→ **MATERIAL PROVIDED**

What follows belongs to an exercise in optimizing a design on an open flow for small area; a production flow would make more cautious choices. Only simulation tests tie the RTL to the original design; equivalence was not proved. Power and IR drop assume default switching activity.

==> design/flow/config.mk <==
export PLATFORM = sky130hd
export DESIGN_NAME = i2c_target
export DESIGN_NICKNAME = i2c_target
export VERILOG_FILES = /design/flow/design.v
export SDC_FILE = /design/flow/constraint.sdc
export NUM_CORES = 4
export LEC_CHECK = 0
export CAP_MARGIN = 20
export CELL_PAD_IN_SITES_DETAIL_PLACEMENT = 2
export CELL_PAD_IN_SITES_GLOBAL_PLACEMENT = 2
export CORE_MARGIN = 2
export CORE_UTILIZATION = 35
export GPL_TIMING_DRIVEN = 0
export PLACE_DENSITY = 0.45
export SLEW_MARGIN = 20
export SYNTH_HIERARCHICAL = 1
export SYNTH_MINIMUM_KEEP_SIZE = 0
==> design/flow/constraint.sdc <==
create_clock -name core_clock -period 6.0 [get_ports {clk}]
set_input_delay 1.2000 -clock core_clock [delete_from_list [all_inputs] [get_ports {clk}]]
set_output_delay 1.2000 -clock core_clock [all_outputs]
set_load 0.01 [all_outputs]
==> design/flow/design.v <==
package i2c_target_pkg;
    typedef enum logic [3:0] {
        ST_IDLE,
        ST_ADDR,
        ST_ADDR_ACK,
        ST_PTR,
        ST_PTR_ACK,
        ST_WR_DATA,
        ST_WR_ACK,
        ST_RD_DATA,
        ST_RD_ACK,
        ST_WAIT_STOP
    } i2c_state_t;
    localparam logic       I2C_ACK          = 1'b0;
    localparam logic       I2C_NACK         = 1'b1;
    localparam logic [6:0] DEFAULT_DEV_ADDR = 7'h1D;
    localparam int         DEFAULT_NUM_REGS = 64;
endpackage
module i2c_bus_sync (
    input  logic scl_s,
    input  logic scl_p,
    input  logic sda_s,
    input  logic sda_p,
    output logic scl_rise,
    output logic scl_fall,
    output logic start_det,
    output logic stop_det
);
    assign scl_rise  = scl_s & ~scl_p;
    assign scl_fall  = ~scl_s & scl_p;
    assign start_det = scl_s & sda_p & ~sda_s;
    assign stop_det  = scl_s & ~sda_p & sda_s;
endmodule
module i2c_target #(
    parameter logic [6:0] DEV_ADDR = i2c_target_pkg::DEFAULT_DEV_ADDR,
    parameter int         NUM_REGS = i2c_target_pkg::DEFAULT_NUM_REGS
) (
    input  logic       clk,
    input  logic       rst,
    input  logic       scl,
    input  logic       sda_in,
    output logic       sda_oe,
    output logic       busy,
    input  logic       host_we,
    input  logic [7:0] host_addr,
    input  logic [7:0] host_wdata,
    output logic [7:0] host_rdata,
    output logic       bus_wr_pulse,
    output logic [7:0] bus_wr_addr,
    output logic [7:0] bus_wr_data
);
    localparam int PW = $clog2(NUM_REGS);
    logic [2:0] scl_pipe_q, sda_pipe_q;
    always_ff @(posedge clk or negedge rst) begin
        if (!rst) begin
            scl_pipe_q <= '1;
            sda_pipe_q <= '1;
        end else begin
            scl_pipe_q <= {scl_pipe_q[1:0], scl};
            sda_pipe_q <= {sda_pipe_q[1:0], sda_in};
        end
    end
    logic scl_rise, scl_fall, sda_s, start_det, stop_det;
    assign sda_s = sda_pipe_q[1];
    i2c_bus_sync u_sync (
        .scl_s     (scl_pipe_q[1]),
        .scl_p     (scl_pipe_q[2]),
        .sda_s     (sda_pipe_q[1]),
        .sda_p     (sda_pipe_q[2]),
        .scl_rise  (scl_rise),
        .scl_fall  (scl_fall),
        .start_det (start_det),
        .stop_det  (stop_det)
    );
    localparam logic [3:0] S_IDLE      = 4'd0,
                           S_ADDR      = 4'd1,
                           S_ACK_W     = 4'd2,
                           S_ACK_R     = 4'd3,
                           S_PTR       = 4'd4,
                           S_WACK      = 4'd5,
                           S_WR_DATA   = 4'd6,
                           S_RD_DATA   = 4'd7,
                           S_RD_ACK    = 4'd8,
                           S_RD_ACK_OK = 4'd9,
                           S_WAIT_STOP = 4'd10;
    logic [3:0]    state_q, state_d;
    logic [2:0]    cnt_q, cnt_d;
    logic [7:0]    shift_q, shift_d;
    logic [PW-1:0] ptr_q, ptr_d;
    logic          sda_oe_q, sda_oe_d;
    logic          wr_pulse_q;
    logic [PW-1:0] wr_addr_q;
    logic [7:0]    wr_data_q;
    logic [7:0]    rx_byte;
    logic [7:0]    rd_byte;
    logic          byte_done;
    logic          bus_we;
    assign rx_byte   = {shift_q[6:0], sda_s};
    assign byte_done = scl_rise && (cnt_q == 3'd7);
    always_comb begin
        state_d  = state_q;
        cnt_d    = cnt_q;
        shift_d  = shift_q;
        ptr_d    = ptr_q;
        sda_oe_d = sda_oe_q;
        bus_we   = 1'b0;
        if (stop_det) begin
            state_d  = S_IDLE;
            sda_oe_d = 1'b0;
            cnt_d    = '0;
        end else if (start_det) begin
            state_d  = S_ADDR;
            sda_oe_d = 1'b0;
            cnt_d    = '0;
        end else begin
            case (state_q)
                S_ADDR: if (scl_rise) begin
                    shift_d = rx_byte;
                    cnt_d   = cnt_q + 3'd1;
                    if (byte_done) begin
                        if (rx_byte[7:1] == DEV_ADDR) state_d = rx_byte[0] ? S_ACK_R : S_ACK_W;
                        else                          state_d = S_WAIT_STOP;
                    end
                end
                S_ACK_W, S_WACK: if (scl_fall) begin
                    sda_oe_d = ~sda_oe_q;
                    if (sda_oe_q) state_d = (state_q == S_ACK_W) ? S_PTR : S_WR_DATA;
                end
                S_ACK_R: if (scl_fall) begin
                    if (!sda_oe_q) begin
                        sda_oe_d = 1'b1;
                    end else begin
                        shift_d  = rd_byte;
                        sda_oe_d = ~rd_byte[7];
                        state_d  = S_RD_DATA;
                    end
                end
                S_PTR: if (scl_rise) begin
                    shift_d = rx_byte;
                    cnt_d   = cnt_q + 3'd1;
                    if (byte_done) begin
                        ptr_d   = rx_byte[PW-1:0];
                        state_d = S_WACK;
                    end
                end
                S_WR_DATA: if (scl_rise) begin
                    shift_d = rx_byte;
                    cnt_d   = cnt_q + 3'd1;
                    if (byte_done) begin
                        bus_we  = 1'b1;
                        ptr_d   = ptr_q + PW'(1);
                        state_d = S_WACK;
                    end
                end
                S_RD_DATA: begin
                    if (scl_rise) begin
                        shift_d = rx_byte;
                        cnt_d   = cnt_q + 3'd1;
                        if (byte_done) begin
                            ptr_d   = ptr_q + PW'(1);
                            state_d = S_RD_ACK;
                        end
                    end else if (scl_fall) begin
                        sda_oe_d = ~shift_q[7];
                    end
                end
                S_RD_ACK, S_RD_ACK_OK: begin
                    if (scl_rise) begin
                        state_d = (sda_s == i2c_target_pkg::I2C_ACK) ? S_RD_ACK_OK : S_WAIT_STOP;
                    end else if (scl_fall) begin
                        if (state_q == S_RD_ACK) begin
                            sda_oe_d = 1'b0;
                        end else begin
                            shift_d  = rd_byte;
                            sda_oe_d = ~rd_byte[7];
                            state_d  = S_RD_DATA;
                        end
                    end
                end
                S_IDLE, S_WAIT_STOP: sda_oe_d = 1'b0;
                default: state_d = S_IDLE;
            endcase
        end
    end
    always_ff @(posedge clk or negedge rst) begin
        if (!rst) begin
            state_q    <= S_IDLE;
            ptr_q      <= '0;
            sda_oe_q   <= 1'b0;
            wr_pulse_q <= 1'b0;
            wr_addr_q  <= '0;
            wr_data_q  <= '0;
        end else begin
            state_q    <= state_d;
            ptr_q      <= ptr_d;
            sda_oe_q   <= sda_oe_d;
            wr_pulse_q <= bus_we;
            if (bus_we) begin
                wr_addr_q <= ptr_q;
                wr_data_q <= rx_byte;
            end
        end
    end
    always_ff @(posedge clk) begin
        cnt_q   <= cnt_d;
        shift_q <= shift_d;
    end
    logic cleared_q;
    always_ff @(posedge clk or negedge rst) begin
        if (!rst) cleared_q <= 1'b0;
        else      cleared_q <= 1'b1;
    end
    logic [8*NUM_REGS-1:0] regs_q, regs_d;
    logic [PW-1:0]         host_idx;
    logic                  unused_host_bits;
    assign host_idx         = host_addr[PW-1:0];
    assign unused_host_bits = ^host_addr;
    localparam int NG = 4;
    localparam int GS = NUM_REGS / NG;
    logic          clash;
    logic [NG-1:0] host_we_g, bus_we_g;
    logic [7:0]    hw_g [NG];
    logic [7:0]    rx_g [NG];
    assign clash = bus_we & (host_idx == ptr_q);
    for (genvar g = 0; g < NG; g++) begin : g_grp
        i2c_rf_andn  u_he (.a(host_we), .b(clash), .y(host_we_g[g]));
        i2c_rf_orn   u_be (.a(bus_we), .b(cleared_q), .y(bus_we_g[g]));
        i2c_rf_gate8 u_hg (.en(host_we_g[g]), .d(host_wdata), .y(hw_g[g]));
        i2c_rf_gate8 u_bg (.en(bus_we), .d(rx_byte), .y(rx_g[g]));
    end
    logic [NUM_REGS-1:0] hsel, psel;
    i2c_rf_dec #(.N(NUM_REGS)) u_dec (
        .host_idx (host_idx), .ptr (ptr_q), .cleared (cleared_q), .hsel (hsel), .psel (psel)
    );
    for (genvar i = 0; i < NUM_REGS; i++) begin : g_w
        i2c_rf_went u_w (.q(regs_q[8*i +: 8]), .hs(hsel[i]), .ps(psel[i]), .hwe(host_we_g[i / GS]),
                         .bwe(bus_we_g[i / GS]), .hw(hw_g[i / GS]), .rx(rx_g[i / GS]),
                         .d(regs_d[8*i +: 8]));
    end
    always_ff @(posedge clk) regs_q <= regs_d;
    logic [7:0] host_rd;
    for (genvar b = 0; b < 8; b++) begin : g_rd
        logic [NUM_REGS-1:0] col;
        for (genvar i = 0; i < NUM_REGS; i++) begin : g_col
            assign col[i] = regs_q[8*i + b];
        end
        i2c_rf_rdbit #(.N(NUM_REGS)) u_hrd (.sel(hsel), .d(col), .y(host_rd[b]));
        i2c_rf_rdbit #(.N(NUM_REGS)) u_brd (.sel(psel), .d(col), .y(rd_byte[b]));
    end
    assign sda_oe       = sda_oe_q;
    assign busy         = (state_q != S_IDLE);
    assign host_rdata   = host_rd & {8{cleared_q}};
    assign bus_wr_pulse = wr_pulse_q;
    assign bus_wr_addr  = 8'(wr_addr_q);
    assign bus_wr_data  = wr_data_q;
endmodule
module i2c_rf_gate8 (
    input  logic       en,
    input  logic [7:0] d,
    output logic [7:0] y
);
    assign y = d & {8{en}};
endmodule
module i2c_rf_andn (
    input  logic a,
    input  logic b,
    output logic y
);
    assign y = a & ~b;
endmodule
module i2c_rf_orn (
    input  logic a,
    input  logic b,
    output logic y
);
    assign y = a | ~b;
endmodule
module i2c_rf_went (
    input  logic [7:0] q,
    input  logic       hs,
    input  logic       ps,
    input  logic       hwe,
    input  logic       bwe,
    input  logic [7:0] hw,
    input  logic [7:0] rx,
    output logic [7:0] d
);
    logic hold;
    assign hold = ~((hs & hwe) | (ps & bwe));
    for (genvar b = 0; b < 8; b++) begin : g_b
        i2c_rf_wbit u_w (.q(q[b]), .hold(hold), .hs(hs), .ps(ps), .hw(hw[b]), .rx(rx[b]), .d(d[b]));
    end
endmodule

==

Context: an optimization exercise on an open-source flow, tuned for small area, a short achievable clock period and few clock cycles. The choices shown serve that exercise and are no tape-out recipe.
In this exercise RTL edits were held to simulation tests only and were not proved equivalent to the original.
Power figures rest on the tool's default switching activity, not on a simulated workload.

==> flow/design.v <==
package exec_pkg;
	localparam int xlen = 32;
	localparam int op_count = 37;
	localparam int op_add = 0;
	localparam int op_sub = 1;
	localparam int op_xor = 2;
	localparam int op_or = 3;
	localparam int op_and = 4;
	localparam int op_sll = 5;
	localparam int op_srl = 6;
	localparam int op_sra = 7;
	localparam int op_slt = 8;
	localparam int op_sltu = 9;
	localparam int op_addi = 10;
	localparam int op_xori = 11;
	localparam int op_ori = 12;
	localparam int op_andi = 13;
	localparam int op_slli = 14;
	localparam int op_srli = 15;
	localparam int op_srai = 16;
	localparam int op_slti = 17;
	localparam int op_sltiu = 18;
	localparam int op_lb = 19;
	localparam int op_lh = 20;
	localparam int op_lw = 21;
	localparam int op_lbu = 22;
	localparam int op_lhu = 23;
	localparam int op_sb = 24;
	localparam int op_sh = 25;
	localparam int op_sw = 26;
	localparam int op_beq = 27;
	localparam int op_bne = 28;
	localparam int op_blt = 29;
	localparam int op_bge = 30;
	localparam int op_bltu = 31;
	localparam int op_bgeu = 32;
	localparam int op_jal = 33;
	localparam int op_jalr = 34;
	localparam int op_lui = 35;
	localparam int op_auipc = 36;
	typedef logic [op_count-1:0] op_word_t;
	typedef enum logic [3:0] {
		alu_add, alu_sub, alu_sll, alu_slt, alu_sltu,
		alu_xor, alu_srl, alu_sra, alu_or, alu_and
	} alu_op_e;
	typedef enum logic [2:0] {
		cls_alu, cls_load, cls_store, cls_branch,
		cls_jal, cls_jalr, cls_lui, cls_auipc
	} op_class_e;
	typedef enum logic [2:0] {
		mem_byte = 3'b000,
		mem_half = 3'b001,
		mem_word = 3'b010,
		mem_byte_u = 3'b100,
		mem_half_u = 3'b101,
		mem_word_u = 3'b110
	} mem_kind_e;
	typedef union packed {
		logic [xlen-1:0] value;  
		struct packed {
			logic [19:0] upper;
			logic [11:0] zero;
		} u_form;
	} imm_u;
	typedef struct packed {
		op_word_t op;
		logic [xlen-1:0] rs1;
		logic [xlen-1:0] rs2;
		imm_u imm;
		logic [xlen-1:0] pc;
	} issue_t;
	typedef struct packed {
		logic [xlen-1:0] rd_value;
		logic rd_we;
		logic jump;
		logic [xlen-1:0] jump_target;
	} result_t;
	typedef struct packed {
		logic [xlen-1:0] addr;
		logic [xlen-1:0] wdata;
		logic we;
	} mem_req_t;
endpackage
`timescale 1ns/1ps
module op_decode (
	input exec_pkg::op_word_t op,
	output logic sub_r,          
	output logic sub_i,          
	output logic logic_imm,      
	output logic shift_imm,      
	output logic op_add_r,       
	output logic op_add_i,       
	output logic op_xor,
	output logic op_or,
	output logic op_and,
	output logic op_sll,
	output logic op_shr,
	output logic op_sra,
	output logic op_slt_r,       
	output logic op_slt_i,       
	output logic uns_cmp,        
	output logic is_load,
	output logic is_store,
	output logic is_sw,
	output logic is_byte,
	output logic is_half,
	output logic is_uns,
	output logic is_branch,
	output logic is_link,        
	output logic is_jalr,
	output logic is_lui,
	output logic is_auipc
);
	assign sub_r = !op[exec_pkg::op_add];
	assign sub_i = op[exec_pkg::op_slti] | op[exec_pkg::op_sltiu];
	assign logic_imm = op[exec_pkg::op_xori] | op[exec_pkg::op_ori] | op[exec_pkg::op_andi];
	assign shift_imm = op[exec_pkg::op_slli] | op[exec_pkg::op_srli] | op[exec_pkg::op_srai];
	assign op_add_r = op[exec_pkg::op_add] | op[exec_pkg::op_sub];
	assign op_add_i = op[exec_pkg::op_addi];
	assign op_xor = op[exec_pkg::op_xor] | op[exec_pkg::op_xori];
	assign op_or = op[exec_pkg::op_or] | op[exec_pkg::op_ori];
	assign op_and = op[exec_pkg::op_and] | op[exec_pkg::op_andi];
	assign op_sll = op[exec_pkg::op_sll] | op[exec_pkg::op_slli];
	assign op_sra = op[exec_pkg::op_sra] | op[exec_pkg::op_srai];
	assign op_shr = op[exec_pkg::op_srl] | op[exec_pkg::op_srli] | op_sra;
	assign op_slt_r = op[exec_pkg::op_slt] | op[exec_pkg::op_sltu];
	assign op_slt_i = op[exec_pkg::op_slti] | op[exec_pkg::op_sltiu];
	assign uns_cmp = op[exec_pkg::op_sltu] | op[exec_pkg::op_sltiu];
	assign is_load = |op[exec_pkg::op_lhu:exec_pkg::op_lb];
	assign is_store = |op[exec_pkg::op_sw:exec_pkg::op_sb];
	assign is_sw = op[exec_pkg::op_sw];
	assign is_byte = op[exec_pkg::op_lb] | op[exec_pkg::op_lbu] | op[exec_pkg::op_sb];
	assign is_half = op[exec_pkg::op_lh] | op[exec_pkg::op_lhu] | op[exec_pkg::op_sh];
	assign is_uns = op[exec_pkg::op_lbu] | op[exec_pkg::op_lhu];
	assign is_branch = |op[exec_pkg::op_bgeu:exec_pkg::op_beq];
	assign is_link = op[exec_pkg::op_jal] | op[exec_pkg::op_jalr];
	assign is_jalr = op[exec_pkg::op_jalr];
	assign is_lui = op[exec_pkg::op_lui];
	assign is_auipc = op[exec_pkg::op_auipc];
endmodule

→ **PROBLEM REQUIREMENTS**
Output the material above exactly, but only from the line that carries "What follows belongs" through the line that carries "export VERILOG_FILES = /design/flow/design.v".

→ **RESULT OF THE EXERCISE**
What follows belongs to an exercise in optimizing a design on an open flow for small area; a production flow would make more cautious choices. Only simulation tests tie the RTL to the original design; equivalence was not proved. Power and IR drop assume default switching activity.

==> design/flow/config.mk <==
export PLATFORM = sky130hd
export DESIGN_NAME = i2c_target
export DESIGN_NICKNAME = i2c_target
export VERILOG_FILES = /design/flow/design.v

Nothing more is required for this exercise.